▶ [REQUIRED ACTION]:
Determine how many lines in the listing that follows include "master". Answer only with that number.
[[ RECORDS FOR PROCESSING open ]]
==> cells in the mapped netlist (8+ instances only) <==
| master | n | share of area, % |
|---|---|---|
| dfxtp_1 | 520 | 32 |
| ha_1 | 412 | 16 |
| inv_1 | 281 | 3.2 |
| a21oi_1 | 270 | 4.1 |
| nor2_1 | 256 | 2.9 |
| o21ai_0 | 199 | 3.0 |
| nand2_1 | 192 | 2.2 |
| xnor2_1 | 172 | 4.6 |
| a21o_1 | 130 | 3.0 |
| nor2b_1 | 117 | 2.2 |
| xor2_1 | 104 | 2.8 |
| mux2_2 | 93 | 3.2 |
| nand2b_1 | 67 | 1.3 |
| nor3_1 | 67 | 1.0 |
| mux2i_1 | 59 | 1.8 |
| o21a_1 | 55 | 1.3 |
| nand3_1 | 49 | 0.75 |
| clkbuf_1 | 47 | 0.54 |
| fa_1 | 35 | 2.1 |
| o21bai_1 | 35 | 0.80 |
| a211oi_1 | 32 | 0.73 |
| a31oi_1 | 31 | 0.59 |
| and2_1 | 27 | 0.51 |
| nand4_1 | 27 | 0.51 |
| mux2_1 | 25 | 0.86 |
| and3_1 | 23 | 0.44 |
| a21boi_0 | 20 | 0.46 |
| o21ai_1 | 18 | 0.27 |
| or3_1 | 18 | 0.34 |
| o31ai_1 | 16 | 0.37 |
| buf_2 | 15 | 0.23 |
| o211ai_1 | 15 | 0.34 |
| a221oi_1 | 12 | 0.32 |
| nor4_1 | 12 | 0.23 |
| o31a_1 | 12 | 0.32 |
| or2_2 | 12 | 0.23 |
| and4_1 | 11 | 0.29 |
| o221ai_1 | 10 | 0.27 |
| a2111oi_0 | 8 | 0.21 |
--- config.mk ---
export PLATFORM = sky130hd
export DESIGN_NAME = vital_sign_alarm_monitor_core
export DESIGN_NICKNAME = d
export VERILOG_FILES = /design/src/design/vsam_pkg.sv /design/src/design/vsam_cfg_regs.sv /design/src/design/vsam_update.sv /design/src/design/vital_sign_alarm_monitor_core.sv
export SDC_FILE = /design/constraint.sdc
export NUM_CORES = 1
export LEC_CHECK = 0
export ABC_CLOCK_PERIOD_IN_PS = 8860
export BUFFER_PORTS_ARGS = -buffer_cell sky130_fd_sc_hd__buf_4
export CAP_MARGIN = 20
export CORE_MARGIN = 2
export CORE_UTILIZATION = 55
export DETAILED_ROUTE_END_ITERATION = 7
export PLACE_DENSITY = 0.69
export SETUP_SLACK_MARGIN = 0.05
export SKIP_CTS_REPAIR_TIMING = 1
export SLEW_MARGIN = 20
export SYNTH_ARGS = -nofsm -noshare
export SYNTH_HDL_FRONTEND = slang
export SYNTH_SLANG_ARGS = --single-unit
--- constraint.sdc ---
create_clock -name clk -period 8.86 [get_ports clk]
set_clock_uncertainty 0.1 [all_clocks]
set_input_delay 0.886 -clock clk [delete_from_list [all_inputs] [get_ports clk]]
set_output_delay 0.886 -clock clk [all_outputs]
set_load 0.1 [all_outputs]
<file path="config.mk">
export PLATFORM = sky130hd
export DESIGN_NAME = clb_ctrl
export DESIGN_NICKNAME = d
export VERILOG_FILES = /design/src/rtl/clb_pkg.sv /design/src/rtl/clb_ctrl.sv
export SDC_FILE = /design/constraint.sdc
export NUM_CORES = 1
export LEC_CHECK = 0
export ABC_AREA = 1
export BUFFER_PORTS_ARGS = -buffer_cell sky130_fd_sc_hd__buf_2
export CAP_MARGIN = 30
export CELL_PAD_IN_SITES_DETAIL_PLACEMENT = 1
export CELL_PAD_IN_SITES_GLOBAL_PLACEMENT = 2
export CORE_ASPECT_RATIO = 1.5
export CORE_MARGIN = 2
export CORE_UTILIZATION = 25
export DETAILED_ROUTE_END_ITERATION = 6
export PLACE_DENSITY_LB_ADDON = 0.05
export SETUP_SLACK_MARGIN = 0.05
export SYNTH_ARGS = -nofsm -noshare
export SYNTH_HDL_FRONTEND = slang
export SYNTH_SLANG_ARGS = --single-unit
</file>
<file path="constraint.sdc">
create_clock -name clk -period 2.8 [get_ports clk]
set_input_delay 0.28 -clock clk [delete_from_list [all_inputs] [get_ports clk]]
set_output_delay 0.28 -clock clk [all_outputs]
set_load 0.02 [all_outputs]
</file>
<file path="src/rtl/clb_pkg.sv">
package clb_pkg;

    // Fixed field widths
    localparam int POS_W     = 32;
    localparam int DIFF_W    = 33;
    localparam int PIDX_W    = 16;
    localparam int CID_W     = 12;
    localparam int LINK_W    = 16;
    localparam int GRID_W    = 5;
    localparam int COORD_W   = 5;
    localparam int LIN_W     = 10;
    localparam int ID_W      = 15;
    localparam int CFG_IDX_W = 3;
    localparam int EPOCH_W   = 8;

    // Register reset values
    localparam logic [POS_W-1:0]  INV_RESET  = 32'h0001_0000;
    localparam logic [GRID_W-1:0] GRID_RESET = 5'd10;

    typedef enum logic [1:0] {
        FUNC_CLEAR  = 2'd0,
        FUNC_INSERT = 2'd1,
        FUNC_READ   = 2'd2
    } func_t;

    typedef enum logic [CFG_IDX_W-1:0] {
        CFG_ORIGIN_X = 3'd0,
        CFG_ORIGIN_Y = 3'd1,
        CFG_ORIGIN_Z = 3'd2,
        CFG_INV_CELL = 3'd3,
        CFG_GRID_X   = 3'd4,
        CFG_GRID_Y   = 3'd5,
        CFG_GRID_Z   = 3'd6
    } cfg_idx_t;

    typedef enum logic [1:0] {
        AXIS_X = 2'd0,
        AXIS_Y = 2'd1,
        AXIS_Z = 2'd2
    } axis_t;

    typedef enum logic [2:0] {
        ST_SWEEP,
        ST_IDLE,
        ST_MUL,
        ST_CHK,
        ST_LIN1,
        ST_LIN2,
        ST_RD,
        ST_WB
    } state_t;

    // Controller to datapath
    typedef struct packed {
        logic  load;
        logic  mul_en;
        axis_t axis;
        logic  lin1;
        logic  lin2;
        logic  rd_en;
        logic  sweep_en;
        logic  epoch_inc;
        logic  epoch_init;
        logic  out_load;
    } cmd_t;

    // Datapath to controller
    typedef struct packed {
        logic sweep_last;
        logic epoch_full;
        logic out_free;
    } stat_t;

endpackage

</file>
<file path="src/rtl/clb_ctrl.sv">
module clb_ctrl (
    input  logic           clk,
    input  logic           rst_n,
    input  logic           in_valid,
    input  logic [1:0]     func,
    output logic           in_ready,
    output clb_pkg::cmd_t  cmd,
    input  clb_pkg::stat_t stat
);

    clb_pkg::state_t state_reg, state_next;
    clb_pkg::axis_t  axis_reg, axis_next;
    logic            clr_reg, clr_next;

    // State registers
    always_ff @(posedge clk or negedge rst_n)
    begin
        if (!rst_n)
        begin
            state_reg <= clb_pkg::ST_SWEEP;
            axis_reg  <= clb_pkg::AXIS_X;
            clr_reg   <= 1'b0;
        end
        else
        begin
            state_reg <= state_next;
            axis_reg  <= axis_next;
            clr_reg   <= clr_next;
        end
    end

    // Next state
    always_comb
    begin
        state_next = state_reg;
        axis_next  = axis_reg;
        clr_next   = clr_reg;
        unique case (state_reg)
            clb_pkg::ST_SWEEP:
            begin
                if (stat.sweep_last)
                begin
                    state_next = clr_reg ? clb_pkg::ST_WB : clb_pkg::ST_IDLE;
                    clr_next   = 1'b0;
                end
            end
            clb_pkg::ST_IDLE:
            begin
                if (in_valid)
                begin
                    unique case (func)
                        clb_pkg::FUNC_CLEAR:
                        begin
                            if (stat.epoch_full)
                            begin
                                state_next = clb_pkg::ST_SWEEP;
                                clr_next   = 1'b1;
                            end
                            else
                            begin
                                state_next = clb_pkg::ST_WB;
                            end
                        end
                        clb_pkg::FUNC_INSERT:
                        begin
                            state_next = clb_pkg::ST_MUL;
                            axis_next  = clb_pkg::AXIS_X;
                        end
                        clb_pkg::FUNC_READ:
                        begin
                            state_next = clb_pkg::ST_RD;
                        end
                        default:
                        begin
                            state_next = clb_pkg::ST_WB;
                        end
                    endcase
                end
            end
            clb_pkg::ST_MUL:
            begin
                if (axis_reg == clb_pkg::AXIS_Z)
                begin
                    state_next = clb_pkg::ST_CHK;
                end
                else if (axis_reg == clb_pkg::AXIS_X)
                begin
                    axis_next = clb_pkg::AXIS_Y;
                end
                else
                begin
                    axis_next = clb_pkg::AXIS_Z;
                end
            end
            clb_pkg::ST_CHK:  state_next = clb_pkg::ST_LIN1;
            clb_pkg::ST_LIN1: state_next = clb_pkg::ST_LIN2;
            clb_pkg::ST_LIN2: state_next = clb_pkg::ST_RD;
            clb_pkg::ST_RD:   state_next = clb_pkg::ST_WB;
            clb_pkg::ST_WB:
            begin
                if (stat.out_free)
                begin
                    state_next = clb_pkg::ST_IDLE;
                end
            end
        endcase
    end

    // Commands
    always_comb
    begin
        cmd      = '0;
        in_ready = 1'b0;
        unique case (state_reg)
            clb_pkg::ST_SWEEP:
            begin
                cmd.sweep_en   = 1'b1;
                cmd.epoch_init = stat.sweep_last;
            end
            clb_pkg::ST_IDLE:
            begin
                in_ready = 1'b1;
                if (in_valid)
                begin
                    cmd.load      = 1'b1;
                    cmd.epoch_inc = (func == clb_pkg::FUNC_CLEAR) && !stat.epoch_full;
                end
            end
            clb_pkg::ST_MUL:
            begin
                cmd.mul_en = 1'b1;
                cmd.axis   = axis_reg;
            end
            clb_pkg::ST_CHK:  cmd = '0;
            clb_pkg::ST_LIN1: cmd.lin1 = 1'b1;
            clb_pkg::ST_LIN2: cmd.lin2 = 1'b1;
            clb_pkg::ST_RD:   cmd.rd_en = 1'b1;
            clb_pkg::ST_WB:   cmd.out_load = stat.out_free;
        endcase
    end

endmodule

</file>
==> insert_results.sql, run 1 <==
INSERT INTO impl_metrics (metric_group, metric, value, unit) VALUES
('yosys', 'ys_async_sr_fraction', '100', '%'),
('grt', 'grt_start_max_net_pins', '8', ''),
('setup_path', 'timing.critical_path.required', '2.52', 'ns'),
('place', 'hpwl', '1480', 'um'),
('yosys', 'synth_sequential_area_ratio', '26.3', '%'),
('yosys', 'postSynthRegisterBits', '6', ''),
('setup_path', 'critPathArrivalTime', '1.40', 'ns'),
('clock_tree', 'clk-insertion-delay-late', '0.25', 'ns'),
('power', 'total_leakage_power', '0.457', 'nW'),
('drt', 'routed_wire_length_per_instance', '11.7', 'um'),
('finish', 'ff_latch_area', '150', 'um2'),
('yosys', 'avgSynthCellArea', '5.83', 'um2'),
('drt', 'ant_nets', '0', ''),
('clock_tree', 'post-cts-setup-buffer-count', '0', ''),
('floorplanning', 'die_width', '43.1', 'um'),
('finish', 'area.growth.synth_to_final', '27.4', '%'),
('clock_tree', 'clock_path_buffers', '2', ''),
('finish', 'n_fill_cell', '306', ''),
('timing', 'max-slew-margin-rel', '76.0', '%'),
('place', 'globalplace.congestion', '0.801', ''),
('clock_tree', 'number_of_cts_inserted_buffers', '3', ''),
('floorplanning', 'fp-row-count', '21', ''),
('clock_tree', 'root_buffer', 'sky130_fd_sc_hd__clkbuf_4', ''),
('yosys', 'synth_top_area_share', '26.3', '%'),
('timing', 'timing.final.crit_share', '60.1', '%'),
('setup_path', 'r2r-start', 'state_reg[2]', ''),
('yosys', 'yosysWarningCount', '0', ''),
('yosys', 'synth.cells.most_frequent', '34 x sky130_fd_sc_hd__nand2_1, 16 x sky130_fd_sc_hd__inv_1, 12 x sky130_fd_sc_hd__nor2_1', ''),
('timing', 'tns', '0', 'ns'),
('floorplanning', 'core_area', '0.00221', 'mm2'),
('setup_path', 'critical_path.cell_chain', 'inv_2 -> nand2_2 -> nor2_2 -> inv_1 -> nor2_1 -> buf_2', ''),
('floorplanning', 'start_util', '25.9', '%'),
('clock_tree', 'clock_tree_from_tritoncts', 'done', ''),
('setup_path', 'cp-start-kind', 'flop', ''),
('grt', 'grt_pass1_wl', '2850', 'um'),
('setup_path', 'r2r_setup_slack', '1.45', 'ns'),
('drt', 'vias_after_detailed_routing', '658', ''),
('yosys', 'ys_top_cells_by_area', 'sky130_fd_sc_hd__dfrtp_1 26%, sky130_fd_sc_hd__nand2_1 22%, sky130_fd_sc_hd__inv_1 11%, sky130_fd_sc_hd__nor2_1 7.9%, sky130_fd_sc_hd__ha_1 6.6%', ''),
('drt', 'detail_route.drc_violations', '0', ''),
('grt', 'initial_antenna_violation_count', '0', ''),
('floorplanning', 'num_io_pins', '20', ''),
('finish', 'postLayoutCoreUtil', '33.0', '%'),
('finish', 'antenna-diode-count', '0', ''),
('yosys', 'most_frequently_used_cell_type_in_the_post_synthesis_netlist', 'sky130_fd_sc_hd__nand2_1', ''),
('finish', 'drive_gt1_share', '29.8', '%'),
('timing', 'report.final.slew_viol_count', '0', ''),
('setup_path', 'timing.critical_path.to', 'cmd[8]', ''),
('power', 'power_density', '1060', 'mW/mm2'),
('setup_path', 'critical_path.reg2reg.endpoint', 'state_reg[0]', ''),
('run_status', 'run_status', 'completed', ''),
('setup_path', 'rr_worst_depth', '7', ''),
('yosys', 'yosysTopAreaCell', 'sky130_fd_sc_hd__dfrtp_1', ''),
('drt', 'drt-pass1-iter-count', '2', ''),
('timing', 'final_period_minus_worst_setup_slack', '1.68', 'ns'),
('grt', 'number_of_global_route_vias_before_repair', '649', ''),
('setup_path', 'setup.worst_path.end_class', 'output pin', ''),
('power', 'power_after_layout', '769', 'uW'),
('drt', 'drt_first_iter_violations', '10', ''),
('place', 'post-place-ws', '1.36', 'ns'),
('yosys', 'syn_inst', '98', ''),
('setup_path', 'crit_path_top_delay_cell', 'sky130_fd_sc_hd__dfrtp_1', ''),
('yosys', 'syn-cell-area', '572', 'um2'),
('grt', 'global_route.usage.total', '13.9', '%'),
('grt', 'globalRoute.totalOverflow', '0', ''),
('setup_path', 'crit_fanout', '7', ''),
('worst_hold_path', 'hold_class', 'input pin to asynchronous set/reset pin', ''),
('yosys', 'yosys.cell_types.count', '16', ''),
('setup_path', 'worstSetupPathType', 'flop to output pin', ''),
('timing', 'timing.final.setup_violations', '0', ''),
('finish', 'max_reg_flops', '3', ''),
('finish', 'multi_input_area', '347', 'um2');
## area by class of cell
class | count | area share [%]
multi-input cells | 72 | 47.6
well taps | 23 | 3.95
inverters | 20 | 10.3
clock buffers | 3 | 3.09
flip-flops and latches | 6 | 20.6
repair buffers | 20 | 14.4
## critical path: cells and delay by family, from the launching register on
family / cells / cell delay (ns)
DFF: 1 / 0.43
and+or+nand+nor: 3 / 0.32
buffers and inverters: 3 / 0.40
## report_power, final
part	internal (mW)	switching, mW	total (mW)
registers	0.130	0.0651	0.195
logic	0.158	0.329	0.487
clock network	0.0489	0.0379	0.0868
## worst min-delay path by stage
stage,from,to,slack (ns),depth (start not counted)
after floorplan,rst_n,axis_reg[0],-0.02,0
after global placement,rst_n,state_reg[2],0.12,1
after detailed placement,rst_n,state_reg[2],0.13,1
after CTS,rst_n,axis_reg[1],0.39,2
after global routing,rst_n,axis_reg[1],0.41,2
final,rst_n,axis_reg[1],0.38,2
## placed cells by master, fill, tap and decap left out, drive strengths merged, types with 2 or more instances in the layout
master / count
ha: 3
dfrtp: 6
buf: 19
nand2: 40
nor3: 2
inv: 19
clkbuf: 3
nor2: 17
nand3: 6
## cell families after synthesis
kind of cell               after synthesis  share of synthesized area, %
AOI/OAI and AO/OA                        2                          1.75
and+or+nand+nor                         67                          52.3
adders and majority gates                3                          6.57
DFF                                      6                          26.3
buffers and inverters                   20                          13.1
## layer usage
| metal | global-route usage [%] | wire, um | vias up |
|---|---|---|---|
| met5 | 0 | 0 | - |
| met4 | 6.82 | 39 | 0 |
| met1 | 16.0 | 666 | 299 |
| met2 | 25.0 | 926 | 15 |
| li1 | - | - | 338 |
| met3 | 0.867 | 49 | 6 |
## stage by stage
stage | instances | cell area [um2] | hold WS, ns
6_report | 144 | 728 | 0.382
2_1_floorplan | 98 | 572 | -0.0156
3_5_place_dp | 140 | 696 | 0.125
3_3_place_gp | 140 | 696 | 0.122
4_1_cts | 144 | 728 | 0.385
5_1_grt | 144 | 728 | 0.410
(Power assumes the default switching activity.)
==> run 2: changes to the inputs <==
--- a/config.mk
+++ b/config.mk
@@ -12,7 +12,7 @@
 export CELL_PAD_IN_SITES_GLOBAL_PLACEMENT = 2
 export CORE_ASPECT_RATIO = 1.5
 export CORE_MARGIN = 2
-export CORE_UTILIZATION = 25
+export CORE_UTILIZATION = 23
 export DETAILED_ROUTE_END_ITERATION = 6
 export PLACE_DENSITY_LB_ADDON = 0.05
 export SETUP_SLACK_MARGIN = 0.05
==> constraint.sdc (replaced) <==
create_clock -name clk -period 1.64 [get_ports clk]
set_input_delay 0.164 -clock clk [delete_from_list [all_inputs] [get_ports clk]]
set_output_delay 0.164 -clock clk [all_outputs]
set_load 0.02 [all_outputs]
==> run 2 against run 1 <==
  * First-iteration DRC count fell by 30%
  * Clock power increased by 64%
  * Largest power group unchanged
  * Via count grew 1.2%
  * Count of clock-buffer cells in the layout is the same
  * Sequential power up 75%
  * Sequential cell count unchanged
  * Hold slack got worse by 0.15 ns
  * Cell area rose by 5.5%
  * Final cell count is 2.8% higher
  * Critical endpoint unchanged
  * Critical path depth did not move
==> insert_results.sql, run 2 (synthesis gave the netlist of run 1 again) <==
INSERT INTO impl_metrics (metric_group, metric, value, unit) VALUES
('run_status', 'run_status', 'completed', ''),
('grt', 'initial_antenna_violation_count', '0', ''),
('floorplanning', 'floorplan.die_area', '0.00291', 'mm2'),
('grt', 'grt_pass1_wl', '3040', 'um'),
('timing', 'timing_worst_slew_pin_value', '0.207', 'ns'),
('drt', 'drt-pass1-iter-count', '4', ''),
('drt', 'detail_route.drc_violations', '0', ''),
('place', 'globalplace.congestion', '0.828', ''),
('grt', 'global_route.usage.total', '14.6', '%'),
('grt', 'globalRoute.totalOverflow', '0', ''),
('timing', 'tns', '0', 'ns'),
('worst_hold_path', 'hold_class', 'input pin to flop', ''),
('flow_run', 'timing.max_cap.violations', '0', ''),
('power', 'power_density', '1850', 'mW/mm2'),
('clock_tree', 'htree_levels', '1', ''),
('timing', 'max-slew-margin-rel', '86.2', '%'),
('finish', 'drive_gt1_share', '33.9', '%'),
('floorplanning', 'die_width', '44.7', 'um'),
('timing', 'fin_skew', '0.00256', 'ns'),
('setup_path', 'crit_fanout', '4', ''),
('floorplanning', 'core_area', '0.00239', 'mm2'),
('floorplanning', 'fp-row-count', '22', ''),
('clock_tree', 'clk_pin_slew', '0.05', 'ns'),
('power', 'vdd_ir_drop_max', '0.000491', 'V'),
('floorplanning', 'die_height', '65.1', 'um'),
('drt', 'drt_wl_total', '1780', 'um'),
('clock_tree', 'number_of_cts_inserted_buffers', '3', ''),
('power', 'total_leakage_power', '0.470', 'nW'),
('finish', 'antenna-diode-count', '0', ''),
('grt', 'grt_start_max_net_pins', '8', ''),
('clock_tree', 'clock_sink_count', '6', ''),
('finish', 'postLayoutCoreUtil', '32.1', '%'),
('finish', 'max_reg_flops', '3', ''),
('timing', 'timing.final.crit_share', '88.6', '%'),
('floorplanning', 'start_util', '23.9', '%'),
('timing', 'timing.final.setup_violations', '0', ''),
('clock_tree', 'clock_path_buffers', '2', ''),
('drt', 'routed_wire_length_per_instance', '12.1', 'um'),
('timing', 'final_period_minus_worst_setup_slack', '1.45', 'ns'),
('clock_tree', 'clock_tree_from_tritoncts', 'done', ''),
('timing', 'fmax', '688', 'MHz'),
('setup_path', 'timing.critical_path.required', '1.48', 'ns'),
('setup_path', 'critPathArrivalTime', '1.29', 'ns'),
('setup_path', 'setup.worst_path.end_class', 'output pin', ''),
('grt', 'number_of_global_route_vias_before_repair', '714', ''),
('clock_tree', 'clk-insertion-delay-late', '0.24', 'ns'),
('setup_path', 'worstSetupPathType', 'flop to output pin', ''),
('place', 'portBuffers', '19', ''),
('setup_path', 'cp-start-kind', 'flop', ''),
('timing', 'rsz0062_at_grt', 'false', ''),
('drt', 'via_per_inst', '4.50', ''),
('drt', 'ant_nets', '0', ''),
('timing', 'finalHoldViolations', '0', ''),
('drt', 'drt_first_iter_violations', '7', ''),
('finish', 'area.growth.synth_to_final', '34.4', '%'),
('finish', 'final_common_cell', 'sky130_fd_sc_hd__nand2_1', ''),
('finish', 'most-common-layout-cells', '34 x sky130_fd_sc_hd__nand2_1, 19 x sky130_fd_sc_hd__buf_2, 16 x sky130_fd_sc_hd__inv_1', ''),
('place', 'hpwl', '1540', 'um'),
('clock_tree', 'root_buffer', 'sky130_fd_sc_hd__clkbuf_4', ''),
('drt', 'vias_after_detailed_routing', '666', ''),
('timing', 'report.final.slew_viol_count', '0', ''),
('finish', 'post_layout_nets', '137', ''),
('finish', 'n_fill_cell', '331', ''),
('floorplanning', 'num_io_pins', '20', '');
-- run 2: changes by cell type in the layout (fill, tap and decap cells not counted) --
cell,change
sky130_fd_sc_hd__nor2_2,-2
sky130_fd_sc_hd__inv_4,+1
sky130_fd_sc_hd__inv_2,-1
sky130_fd_sc_hd__nor2_4,+2
sky130_fd_sc_hd__dfrtp_2,+3
sky130_fd_sc_hd__dfrtp_1,-3
sky130_fd_sc_hd__buf_4,+3
-- run 2: timing repair --
| item | 4_1_cts | 5_1_grt |
|---|---|---|
| setup endpoints to repair | 3 | 5 |
| pin swaps | 0 | 0 |
| endpoints found under the hold margin | 6 | 0 |
| resized for setup | 2 | 4 |
| buffers inserted | 2 | 1 |
| hold buffers | 1 | 0 |
-- run 2: area by class of cell --
class	instances	area [um2]	area share, %
flip-flops and latches	6	154	20.0
clock buffers	3	22.5	2.93
multi-input cells	72	357	46.4
well taps	24	30.0	3.91
inverters	20	77.6	10.1
repair buffers	23	128	16.6
-- run 2: metal layers --
metal  wire [um]  vias to the layer above  track usage [%]
met4          19                        0             6.82
met2        1090                       12             28.4
li1            -                      344                -
met1         634                      308             14.6
met3          37                        2            0.836
met5           0                        -                0
-- run 2: path summary, 6_finish.rpt --
| check | startpoint | end | slack [ns] | cells after the start |
|---|---|---|---|---|
| worst max-delay path | state_reg[0] | cmd[8] | 0.19 | 6 |
| worst min-delay path | stat[0] | state_reg[2] | 0.24 | 4 |
| worst max register to register | state_reg[1] | state_reg[1] | 0.41 | 8 |
| worst min register to register | axis_reg[0] | axis_reg[0] | 0.48 | 2 |
| max in group asynchronous | rst_n | state_reg[1] | 1.19 | 2 |
| min in group asynchronous | rst_n | axis_reg[0] | 0.28 | 2 |
-- run 2: critical path, stage by stage (launching register included) --
cell	delay, ns
sky130_fd_sc_hd__dfrtp_2	0.42
sky130_fd_sc_hd__inv_4	0.09
sky130_fd_sc_hd__nand2_2	0.08
sky130_fd_sc_hd__nor2_4	0.12
sky130_fd_sc_hd__inv_1	0.09
sky130_fd_sc_hd__nor2_1	0.09
sky130_fd_sc_hd__buf_2	0.17
-- run 2: per-stage QoR --
stage / worst slack (ns) / instances / instance area (um2) / hold slack (ns) / total power [mW]
after global placement: 0.287 / 141 / 697 / 0.00633 / 1.19
final: 0.187 / 148 / 768 / 0.236 / 1.42
after detailed placement: 0.270 / 141 / 697 / 0.00673 / 1.19
after floorplan: 0.221 / 98 / 572 / -0.132 / 0.932
after global routing: 0.0556 / 148 / 768 / 0.261 / 1.59
after CTS: 0.0805 / 147 / 751 / 0.228 / 1.40
-- run 2: power breakdown --
group	internal, mW	switching [mW]
clock	0.0832	0.0591
combinational	0.328	0.606
sequential	0.231	0.110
[[ RECORDS FOR PROCESSING closed ]]
▶ [RESPONSE TO THE TASK]:
3